The economic downturn is playing havoc with the nation’s public transit systems even as ridership remains near record levels: since 2010, 71 percent of the nation’s large systems have cut service, and half have raised fares, according to a survey released Wednesday by the American Public Transportation Association, a transit advocacy group.
And in many cases, those fare increases and service cuts — made necessary by flat or reduced state and local aid — are being implemented on top of similar moves earlier in the downturn.

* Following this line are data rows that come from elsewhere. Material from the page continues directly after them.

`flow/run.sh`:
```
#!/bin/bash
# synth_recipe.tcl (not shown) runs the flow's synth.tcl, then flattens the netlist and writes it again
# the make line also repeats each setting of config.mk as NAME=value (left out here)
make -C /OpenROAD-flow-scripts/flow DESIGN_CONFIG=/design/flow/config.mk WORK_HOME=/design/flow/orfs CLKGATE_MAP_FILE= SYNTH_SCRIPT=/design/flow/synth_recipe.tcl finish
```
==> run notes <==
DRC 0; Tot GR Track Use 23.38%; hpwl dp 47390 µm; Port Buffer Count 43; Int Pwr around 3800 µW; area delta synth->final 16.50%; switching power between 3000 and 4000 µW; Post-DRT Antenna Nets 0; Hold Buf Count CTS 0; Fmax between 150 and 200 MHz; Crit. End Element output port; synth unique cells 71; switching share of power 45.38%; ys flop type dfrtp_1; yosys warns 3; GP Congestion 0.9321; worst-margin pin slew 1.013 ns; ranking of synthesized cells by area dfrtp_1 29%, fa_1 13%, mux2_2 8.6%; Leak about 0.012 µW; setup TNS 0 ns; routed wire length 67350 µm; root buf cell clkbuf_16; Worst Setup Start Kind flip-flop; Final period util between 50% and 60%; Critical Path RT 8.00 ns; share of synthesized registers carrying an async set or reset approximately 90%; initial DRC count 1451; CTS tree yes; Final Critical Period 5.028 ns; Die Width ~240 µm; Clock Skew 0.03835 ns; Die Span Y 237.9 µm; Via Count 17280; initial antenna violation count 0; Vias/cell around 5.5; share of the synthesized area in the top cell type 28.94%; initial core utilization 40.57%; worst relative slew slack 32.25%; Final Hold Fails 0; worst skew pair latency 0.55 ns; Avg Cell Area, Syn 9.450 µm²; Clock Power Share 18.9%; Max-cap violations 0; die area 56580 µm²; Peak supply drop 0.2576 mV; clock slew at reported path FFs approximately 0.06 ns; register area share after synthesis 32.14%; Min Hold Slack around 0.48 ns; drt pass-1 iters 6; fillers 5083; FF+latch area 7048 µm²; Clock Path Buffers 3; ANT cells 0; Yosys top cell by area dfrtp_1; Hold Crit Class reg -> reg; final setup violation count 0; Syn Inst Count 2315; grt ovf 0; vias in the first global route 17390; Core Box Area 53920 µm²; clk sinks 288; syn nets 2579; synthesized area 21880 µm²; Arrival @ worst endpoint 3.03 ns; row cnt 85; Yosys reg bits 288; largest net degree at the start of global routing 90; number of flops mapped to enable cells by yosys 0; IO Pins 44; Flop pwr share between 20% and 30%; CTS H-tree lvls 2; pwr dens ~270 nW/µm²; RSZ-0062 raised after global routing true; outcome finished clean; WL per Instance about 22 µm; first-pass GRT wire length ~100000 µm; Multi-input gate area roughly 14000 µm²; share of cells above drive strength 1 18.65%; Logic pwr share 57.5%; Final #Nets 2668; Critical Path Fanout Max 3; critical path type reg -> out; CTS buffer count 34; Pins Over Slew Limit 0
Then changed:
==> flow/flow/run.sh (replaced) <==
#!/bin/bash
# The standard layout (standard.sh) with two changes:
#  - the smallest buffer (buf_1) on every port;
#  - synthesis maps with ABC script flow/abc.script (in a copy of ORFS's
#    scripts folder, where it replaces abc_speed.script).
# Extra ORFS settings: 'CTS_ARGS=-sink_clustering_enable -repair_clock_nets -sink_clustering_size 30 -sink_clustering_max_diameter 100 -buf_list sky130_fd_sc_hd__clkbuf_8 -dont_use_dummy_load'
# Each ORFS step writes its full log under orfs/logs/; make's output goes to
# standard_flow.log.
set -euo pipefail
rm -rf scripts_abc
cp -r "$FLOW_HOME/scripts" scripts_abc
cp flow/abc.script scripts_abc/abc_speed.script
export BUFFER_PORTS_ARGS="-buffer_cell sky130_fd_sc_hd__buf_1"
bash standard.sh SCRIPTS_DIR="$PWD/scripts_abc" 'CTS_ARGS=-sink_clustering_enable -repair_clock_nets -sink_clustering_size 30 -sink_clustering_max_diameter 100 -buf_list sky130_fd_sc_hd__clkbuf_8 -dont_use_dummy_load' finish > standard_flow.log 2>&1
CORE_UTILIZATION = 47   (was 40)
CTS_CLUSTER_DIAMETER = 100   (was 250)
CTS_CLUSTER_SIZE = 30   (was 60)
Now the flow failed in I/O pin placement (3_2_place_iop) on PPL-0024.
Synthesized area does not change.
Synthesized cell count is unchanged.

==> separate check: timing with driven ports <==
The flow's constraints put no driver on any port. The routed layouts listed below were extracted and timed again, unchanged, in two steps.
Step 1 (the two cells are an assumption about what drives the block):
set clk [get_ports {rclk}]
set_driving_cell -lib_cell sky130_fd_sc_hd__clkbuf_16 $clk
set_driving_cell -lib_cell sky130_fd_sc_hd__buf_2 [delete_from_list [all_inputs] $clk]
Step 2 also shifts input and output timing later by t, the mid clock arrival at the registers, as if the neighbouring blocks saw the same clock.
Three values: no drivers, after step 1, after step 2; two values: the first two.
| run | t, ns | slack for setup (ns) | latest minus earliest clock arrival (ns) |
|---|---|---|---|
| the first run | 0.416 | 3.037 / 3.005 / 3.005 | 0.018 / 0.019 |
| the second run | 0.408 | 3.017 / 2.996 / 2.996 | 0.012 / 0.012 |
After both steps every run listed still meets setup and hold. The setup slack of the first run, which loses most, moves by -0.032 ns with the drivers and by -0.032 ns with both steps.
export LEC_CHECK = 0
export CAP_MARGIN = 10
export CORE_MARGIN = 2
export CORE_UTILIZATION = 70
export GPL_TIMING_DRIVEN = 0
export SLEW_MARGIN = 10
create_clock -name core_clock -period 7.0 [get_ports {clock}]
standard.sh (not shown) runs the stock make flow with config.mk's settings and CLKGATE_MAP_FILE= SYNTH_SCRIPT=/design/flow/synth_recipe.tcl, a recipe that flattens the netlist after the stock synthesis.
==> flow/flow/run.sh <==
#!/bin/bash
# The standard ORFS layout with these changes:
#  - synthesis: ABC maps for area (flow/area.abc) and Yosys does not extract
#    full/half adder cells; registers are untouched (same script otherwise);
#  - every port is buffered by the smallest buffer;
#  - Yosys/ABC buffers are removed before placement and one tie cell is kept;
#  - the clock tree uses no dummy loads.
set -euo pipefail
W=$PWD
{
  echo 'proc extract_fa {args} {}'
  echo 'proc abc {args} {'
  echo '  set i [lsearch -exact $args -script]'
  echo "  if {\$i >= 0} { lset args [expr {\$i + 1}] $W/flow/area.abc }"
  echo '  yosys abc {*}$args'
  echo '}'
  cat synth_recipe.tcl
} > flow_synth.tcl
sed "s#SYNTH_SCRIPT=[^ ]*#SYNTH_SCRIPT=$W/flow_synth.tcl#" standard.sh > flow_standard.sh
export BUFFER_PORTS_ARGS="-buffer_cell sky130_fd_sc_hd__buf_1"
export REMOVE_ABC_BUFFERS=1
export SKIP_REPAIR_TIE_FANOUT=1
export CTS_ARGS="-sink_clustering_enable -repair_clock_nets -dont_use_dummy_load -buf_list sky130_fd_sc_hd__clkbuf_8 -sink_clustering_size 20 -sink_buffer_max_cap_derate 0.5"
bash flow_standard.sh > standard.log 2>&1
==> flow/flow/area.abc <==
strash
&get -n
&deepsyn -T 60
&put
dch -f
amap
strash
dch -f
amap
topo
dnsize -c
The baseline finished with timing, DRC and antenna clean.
Context: an optimization exercise on an open-source flow, tuned for small area. The choices shown serve that exercise and are no tape-out recipe.
The RTL was checked by simulation tests, not by an equivalence proof against the original design.
No activity file was given, so power comes from the tool's default toggle rates.

==> inputs of v19 <==
Design queue_non_fsm, start of the top module:
module queue_non_fsm(
    clk,
    reset,
    data_in,
    write_to_stack,
    read_from_stack,
    stack_full,
    stack_empty,
    data_out
    );
==> module queue_non_fsm, before the edit <==
module queue_non_fsm(
    clk,
    reset,
    data_in,
    write_to_stack,
    read_from_stack,
    stack_full,
    stack_empty,
    data_out
    );
    input  [7:0] data_in;
    input        clk,
                 reset,
                 write_to_stack,
                 read_from_stack;
    output       stack_full,
                 stack_empty;
    output [7:0] data_out;
    reg    [7:0] data_out;
    reg [7:0] mem [0:31];
    reg  [5:0] cn;
    wire [5:0] c = ~cn;
    assign stack_empty = c[5];
    assign stack_full  = ~c[5] & (&c[4:0]);
    wire wr, wrn, rd, rdn;
    nand2b g_wrn (.an(stack_full), .b(write_to_stack), .y(wrn));
    inv    g_wr  (.a(wrn), .y(wr));
    and3   g_rd  (.a(read_from_stack), .b(~c[5]), .c(wrn), .y(rd));
    nand3  g_rdn (.a(read_from_stack), .b(~c[5]), .c(wrn), .y(rdn));
    wire [32:0] sel;
    wire [4:0]  ci = ~c[4:0];
    wire [3:0]  lo_n;
    wire [7:0]  hi_n;
    genvar g;
    generate for (g = 0; g < 4; g = g + 1) begin : plo
        nand3 u (.a(rd), .b(g & 1 ? c[0] : ci[0]), .c(g & 2 ? c[1] : ci[1]), .y(lo_n[g]));
    end
    for (g = 0; g < 8; g = g + 1) begin : phi
        nand3 u (.a(g & 1 ? c[2] : ci[2]), .b(g & 2 ? c[3] : ci[3]), .c(g & 4 ? c[4] : ci[4]), .y(hi_n[g]));
    end
    for (g = 0; g < 32; g = g + 1) begin : dec
        nor2 u (.a(lo_n[g % 4]), .b(hi_n[g / 4]), .y(sel[g]));
    end endgenerate
    assign sel[32] = rdn;
    wire [7:0] rd_next;
    generate for (g = 0; g < 8; g = g + 1) begin : rbit
        wire [32:0] d;
        genvar k;
        for (k = 0; k < 32; k = k + 1) begin : dk
            assign d[k] = mem[k][g];
        end
        assign d[32] = data_out[g];
        wire [10:0] y;
        for (k = 0; k < 11; k = k + 1) begin : t
            aoi222 u (.a1(sel[3*k]),   .a2(d[3*k]),
                      .b1(sel[3*k+1]), .b2(d[3*k+1]),
                      .c1(sel[3*k+2]), .c2(d[3*k+2]), .y(y[k]));
        end
        wire p0, p1, p2;
        nand4 n0 (.a(y[0]), .b(y[1]), .c(y[2]),  .d(y[3]), .y(p0));
        nand4 n1 (.a(y[4]), .b(y[5]), .c(y[6]),  .d(y[7]), .y(p1));
        nand3 n2 (.a(y[8]), .b(y[9]), .c(y[10]),            .y(p2));
        assign rd_next[g] = p0 | p1 | p2;
    end endgenerate
    integer i;
    wire [7:0] mem_d [0:31];
    generate for (g = 0; g < 32; g = g + 1) begin : word
        genvar b;
        for (b = 0; b < 8; b = b + 1) begin : bits
            ao22 u (.a1(wr),  .a2(g == 0 ? data_in[b] : mem[g == 0 ? 0 : g-1][b]),
                    .b1(wrn), .b2(mem[g][b]), .y(mem_d[g][b]));
        end
    end endgenerate
    always @(posedge clk) begin
        for (i = 0; i < 32; i = i + 1) mem[i] <= mem_d[i];
    end
    always @(posedge clk or posedge reset) begin
        if (reset) begin
            cn       <= 6'b000000;
            data_out <= 8'b0;
        end else begin
            if (wr)      cn <= cn - 6'd1;
            else if (rd) cn <= cn + 6'd1;
            data_out <= rd_next;
        end
    end
endmodule
==> module aoi222, before the edit <==
module aoi222(input a1, a2, b1, b2, c1, c2, output y);
    assign y = ~((a1 & a2) | (b1 & b2) | (c1 & c2));
endmodule
==> module ao22, before the edit <==
module ao22(input a1, a2, b1, b2, output y);
    assign y = (a1 & a2) | (b1 & b2);
endmodule
==> module nand4, before the edit <==
module nand4(input a, b, c, d, output y);
    assign y = ~(a & b & c & d);
endmodule
==> module nand3, before the edit <==
module nand3(input a, b, c, output y);
    assign y = ~(a & b & c);
endmodule
==> module nor2, before the edit <==
module nor2(input a, b, output y);
    assign y = ~(a | b);
endmodule
==> module nand2b, before the edit <==
module nand2b(input an, b, output y);
    assign y = ~(~an & b);
endmodule
==> module inv, before the edit <==
module inv(input a, output y);
    assign y = ~a;
endmodule
==> module and3, before the edit <==
module and3(input a, b, c, output y);
    assign y = a & b & c;
endmodule
This design comes from an exercise in tuning for small area on the open sky130 flow, not from production work. In this exercise RTL edits were held to simulation tests only and were not proved equivalent to the original. Power is estimated from default activity; no workload was simulated.

$ cat design/flow/flow/run.sh
#!/bin/bash
# Standard ORFS layout (the standard.sh, standard synthesis unchanged), with
# two placement/CTS options changed:
#  - port buffers use sky130_fd_sc_hd__buf_1 instead of the resizer's default pick
#    (every input and output port still gets its own buffer);
#  - clock tree built from clkbuf_8 cells, without dummy loads.
set -euo pipefail
export BUFFER_PORTS_ARGS="-buffer_cell sky130_fd_sc_hd__buf_1"
export CTS_ARGS="-sink_clustering_enable -repair_clock_nets -dont_use_dummy_load -root_buf sky130_fd_sc_hd__clkbuf_8 -buf_list sky130_fd_sc_hd__clkbuf_4"
bash standard.sh finish > flow_make.log 2>&1
$ cat design/flow/standard.sh
#!/bin/bash
# synth_recipe.tcl (not shown) runs the flow's synth.tcl, then flattens the netlist and writes it again
# the make line also repeats each setting of config.mk as NAME=value (left out here)
make -C /OpenROAD-flow-scripts/flow DESIGN_CONFIG=/design/flow/config.mk WORK_HOME=/design/flow/orfs CLKGATE_MAP_FILE= SYNTH_SCRIPT=/design/flow/synth_recipe.tcl "${@:-finish}"
$ cat design/flow/config.mk
export PLATFORM = sky130hd
export DESIGN_NAME = Neuron
export DESIGN_NICKNAME = Neuron
export VERILOG_FILES = /design/flow/design.v
export SDC_FILE = /design/flow/constraint.sdc
export NUM_CORES = 4
export LEC_CHECK = 0
export CAP_MARGIN = 20
export CORE_MARGIN = 2
export CORE_UTILIZATION = 65
export PLACE_DENSITY = 0.75
export SLEW_MARGIN = 20
$ cat design/flow/constraint.sdc
create_clock -name core_clock -period 22.0 [get_ports {CLOCK_50}]
set_input_delay 4.4000 -clock core_clock [delete_from_list [all_inputs] [get_ports {CLOCK_50}]]
set_output_delay 4.4000 -clock core_clock [all_outputs]
set_load 0.01 [all_outputs]
Source: an optimization exercise on an open RTL-to-GDS flow (aim: small area, a short achievable clock period and few clock cycles per item). Production flows keep margins and buffers that such runs may drop.
Function was checked by simulation only, so behaviour that the tests miss may differ from the original.
No activity file was given, so power comes from the tool's default toggle rates.

// lz77_decomp_stream
module lz77_decomp_stream (
    input  logic        clk,
    input  logic        rst_n,
    input  logic [19:0] s_axis_tdata,
    input  logic        s_axis_tvalid,
    output logic        s_axis_tready,
    input  logic        s_axis_tlast,
    output logic [7:0]  m_axis_tdata,
    output logic        m_axis_tvalid,
    input  logic        m_axis_tready,
    output logic        m_axis_tlast
);
Size: about 2200 flip-flops, roughly 36 I/O pins, ~59000 um2 of cells after synthesis.
export LEC_CHECK = 0
export CAP_MARGIN = 20
export CORE_MARGIN = 2
export CORE_UTILIZATION = 48
export CTS_CLUSTER_DIAMETER = 100
export CTS_CLUSTER_SIZE = 26
export SETUP_SLACK_MARGIN = 4.5
export SLEW_MARGIN = 20
create_clock -name core_clock -period 7.0 [get_ports {clk}]
run.sh (not shown) runs the stock make flow with config.mk's settings and CLKGATE_MAP_FILE= SYNTH_SCRIPT=/design/flow/synth_recipe.tcl, a recipe that flattens the netlist after the stock synthesis.
The first run ran to the end with no violations.
Testbench counts at the start, summed over its fixed seeds: cycles 77,530, bytes 77,498.
Edit:
- CORE_UTILIZATION: 48 -> 40
- SETUP_SLACK_MARGIN: 4.5 -> 4.4
Worst setup slack gains 0.025 ns; cell count climbs by 4.3%; sequential cell count stays the same.
Edit:
- SETUP_SLACK_MARGIN: 4.4 -> 4.2
After rerunning: The changed run went through all stages and came out clean. First-iteration DRC count increases by 2.8%. Wire length decreases by about 0.3%. Die area is unchanged. Setup slack degrades by 0.34 ns. Critical path depth increases by 4.


Setup of the previous run:
Another version of the RTL of lz77_decomp_stream (not shown whole).
For scale: about 4,200 cells after synthesis, roughly 2,200 flip-flops.
==> flow/config.mk <==
export PLATFORM = sky130hd
export DESIGN_NAME = lz77_decomp_stream
export DESIGN_NICKNAME = lz77_decomp_stream
export VERILOG_FILES = /design/flow/design.v
export SDC_FILE = /design/flow/constraint.sdc
export NUM_CORES = 4
export LEC_CHECK = 0
export CAP_MARGIN = 5
export CORE_MARGIN = 2
export CORE_UTILIZATION = 40
export CTS_CLUSTER_DIAMETER = 100
export CTS_CLUSTER_SIZE = 26
export SETUP_SLACK_MARGIN = 4.5
export SLEW_MARGIN = 5
==> flow/constraint.sdc <==
create_clock -name core_clock -period 7.0 [get_ports {clk}]
set_input_delay 1.4000 -clock core_clock [delete_from_list [all_inputs] [get_ports {clk}]]
set_output_delay 1.4000 -clock core_clock [all_outputs]
set_load 0.01 [all_outputs]
The previous run ended with every stage complete and zero timing, DRC or antenna violations.
Testbench counts of the previous run, summed over its fixed seeds: cycles 77,530, bytes 77,498.
[inputs] the current run vs the previous run
# the previous run
export LEC_CHECK = 0
export CAP_MARGIN = 5
export CORE_MARGIN = 2
export CORE_UTILIZATION = 40
export CTS_CLUSTER_DIAMETER = 100
export CTS_CLUSTER_SIZE = 26
export SETUP_SLACK_MARGIN = 4.5
export SLEW_MARGIN = 5
create_clock -name core_clock -period 7.0 [get_ports {clk}]
# the current run
export LEC_CHECK = 0
export CAP_MARGIN = 20
export CORE_MARGIN = 2
export CORE_UTILIZATION = 40
export CTS_CLUSTER_DIAMETER = 100
export CTS_CLUSTER_SIZE = 26
export SETUP_SLACK_MARGIN = 4.5
export SLEW_MARGIN = 20
create_clock -name core_clock -period 7.0 [get_ports {clk}]
Notes after the runs:
- Diff the previous run -> the current run: post-cts gate resize count essentially unchanged; sink count of the clock tree essentially unchanged; final core utilization essentially unchanged; power essentially unchanged.
- Re total area of multi-input combinational cells: no difference whatsoever between the previous run and the current run.


The RTL this note starts from:
==> flow/design.v <==
`timescale 1ns / 1ps
module lz77_decomp_core (
    input  logic        clk,
    input  logic        rst_n,
    input  logic        tok_valid,
    input  logic [7:0]  tok_dist,
    input  logic [3:0]  tok_len,
    input  logic [7:0]  tok_lit,
    input  logic        tok_last,
    output logic        tok_pop,
    input  logic        out_room,      
    input  logic        out_room_nx,   
    output logic        f1_nx,         
    output logic [3:0]  k_nx,          
    output logic        out_push,
    output logic [7:0]  out_byte,
    output logic        out_last
);
    localparam int GBITS = 5;                  
    localparam int GSIZE = 1 << GBITS;
    localparam int NGRP  = 256 >> GBITS;
    localparam int SEG = 64;
    logic [7:0] hist [0:255];
    logic [5:0]             rot;       
    logic                   started;   
    logic                   ok;
    assign ok = (rot == '0);
    logic             c1_v, c1_copy, c1_last, c1_d1;
    logic [7:0]       c1_lit;
    logic [GSIZE-1:0] lo_oh;                   
    logic [7-GBITS:0] c1_hi;                   
    logic [3:0]       k;                       
    logic             c2_v, c2_last;
    logic [NGRP-1:0]  c2_gsel;                 
    logic             c2_psel;                 
    logic [7:0]       part [0:NGRP-1];         
    logic shift, f2, f1;
    assign shift = c2_v && out_room && ok;     
    assign f2    = ok && (!c2_v || out_room);  
    assign f1    = !c1_v || f2;                
    logic c2v_next;
    assign c2v_next = f2 ? c1_v : c2_v;
    logic n_copy;
    assign n_copy  = (k != tok_len);
    assign tok_pop = f1 && tok_valid && !n_copy;
    logic       c1v_next, ok_next;
    logic [5:0] rot_next;
    assign c1v_next = f1 ? tok_valid : c1_v;
    assign rot_next = (!shift && started) ? rot + 1'b1 : rot;
    assign ok_next  = (rot_next == '0);
    assign f1_nx    = !c1v_next || (ok_next && (!c2v_next || out_room_nx));
    assign k_nx     = (f1 && tok_valid) ? (n_copy ? k + 1'b1 : 4'd0) : k;
    logic [7:0]       dm1, dm2;
    logic [GSIZE-1:0] oh1;
    assign dm1 = tok_dist - 8'd1;
    assign dm2 = tok_dist - 8'd2;
    always_comb
        for (int j = 0; j < GSIZE; j++) oh1[j] = (dm1[GBITS-1:0] == j);
    always_ff @(posedge clk) begin
        if (!rst_n) begin
            c1_v    <= 1'b0;
            c2_v    <= 1'b0;
            k       <= '0;
            rot     <= '0;
            started <= 1'b0;
        end else begin
            if (shift)        started <= 1'b1;
            rot  <= rot_next;
            k    <= k_nx;
            c1_v <= c1v_next;
            c2_v <= c2v_next;
        end
    end
    always_ff @(posedge clk) begin
        if (f1) begin
            c1_copy <= n_copy;
            c1_last <= tok_last && !n_copy;
            c1_lit  <= tok_lit;
            c1_d1   <= (tok_dist == 8'd1);
            c1_hi   <= c2v_next ? dm2[7:GBITS] : dm1[7:GBITS];
            lo_oh   <= c2v_next ? {oh1[0], oh1[GSIZE-1:1]} : oh1;
        end
        if (f2) begin
            c2_last <= c1_last;
            c2_psel <= c1_copy && c1_d1 && c2_v;
            for (int g = 0; g < NGRP; g++)
                c2_gsel[g] <= c1_copy ? (!(c1_d1 && c2_v) && (c1_hi == g)) : (g == 0);
            for (int g = 0; g < NGRP; g++) begin
                logic [7:0] acc;
                acc = '0;
                for (int j = 0; j < GSIZE; j++)
                    acc = acc | (hist[g * GSIZE + j] & {8{lo_oh[j]}});
                if (g == 0 && !c1_copy) part[g] <= c1_lit;
                else                    part[g] <= acc;
            end
        end
    end
    logic [7:0] nbyte;
    always_comb begin
        nbyte = hist[0] & {8{c2_psel}};
        for (int g = 0; g < NGRP; g++)
            nbyte = nbyte | (part[g] & {8{c2_gsel[g]}});
    end
    always_ff @(posedge clk) begin
        for (int i = 0; i < 256; i++) begin
            if (i % SEG != 0)  hist[i] <= hist[i-1];
            else if (!shift)   hist[i] <= hist[i+SEG-1];
            else if (i == 0)   hist[i] <= nbyte;
            else               hist[i] <= hist[i-1];
        end
    end
    assign out_push = shift;
    assign out_byte = nbyte;
    assign out_last = c2_last;
endmodule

“It’s compounding,” Art Guzzetti, the vice president for policy at the transportation association, said of the repeated years of service cuts and fare increases. “I’ve been in the business 32 years. We’ve had a lot of ups and downs along the way. That’s been the nature of the business. But notwithstanding that, this is the worst it’s been in my time.”
Since 2006, transit systems have been carrying passengers on more than 10 billion trips a year, a level not seen since the 1950s, the association has found. But on average, they get around a third of their operating money from fares. Most of the money comes from state and local governments, and with tax collections still struggling to get back to pre-recession levels, 83 percent of the transit agencies surveyed reported receiving flat or reduced state aid.
Many riders — who are often low-wage workers trying to get to their jobs — are getting hit at the farebox, or are being forced to wait longer for more crowded, dirtier trains and buses as transit agencies cut schedules.
In New York, the Metropolitan Transportation Authority cut service and raised fares last year: the price of a 30-day pass for subways and buses went up $15 to $104, and while most rides cost $2.25, a single-ticket ride went up to $2.50. Now the Port Authority of New York and New Jersey is proposing to raise the fares on its PATH trains to $2.75 from $1.75.
Chicago’s commuter rail line, Metra, recently told its riders that it may have to raise fares by up to 20 percent while cutting two to four trains a day from almost every line.
It explained its bind in a note to riders, which said that the downturn has caused the regional transportation sales tax it relies on to “plummet,” and that it was now on track to take in $350 million less than expected through 2013. The rising cost of diesel fuel, meanwhile, will cost the agency $18.3 million more than expected this year. And the agency warned that it would be dangerous to continue taking money out of its capital budget, which is needed to pay for a much-needed backlog of repairs and improvements, in order to keep its trains running.
“Further depleting the capital budget to pay for operations will only make the problem worse and eventually result in impacts on our service and service delays,” it warned.
The survey by the transportation association, based on data collected in March, was released as many transit advocates are worried that Republicans in Congress are planning to cut federal aid for building highways and transit systems. The Federal Transit Administration estimated last year that it would take $77.7 billion just to bring the nation’s aging transit systems into “a state of good repair.” But the survey released this week said that many systems are falling further behind. Three in 10 in the survey said they had put off buying new vehicles. Two in 10 said they had delayed construction projects, and another two in 10 said they delayed maintenance.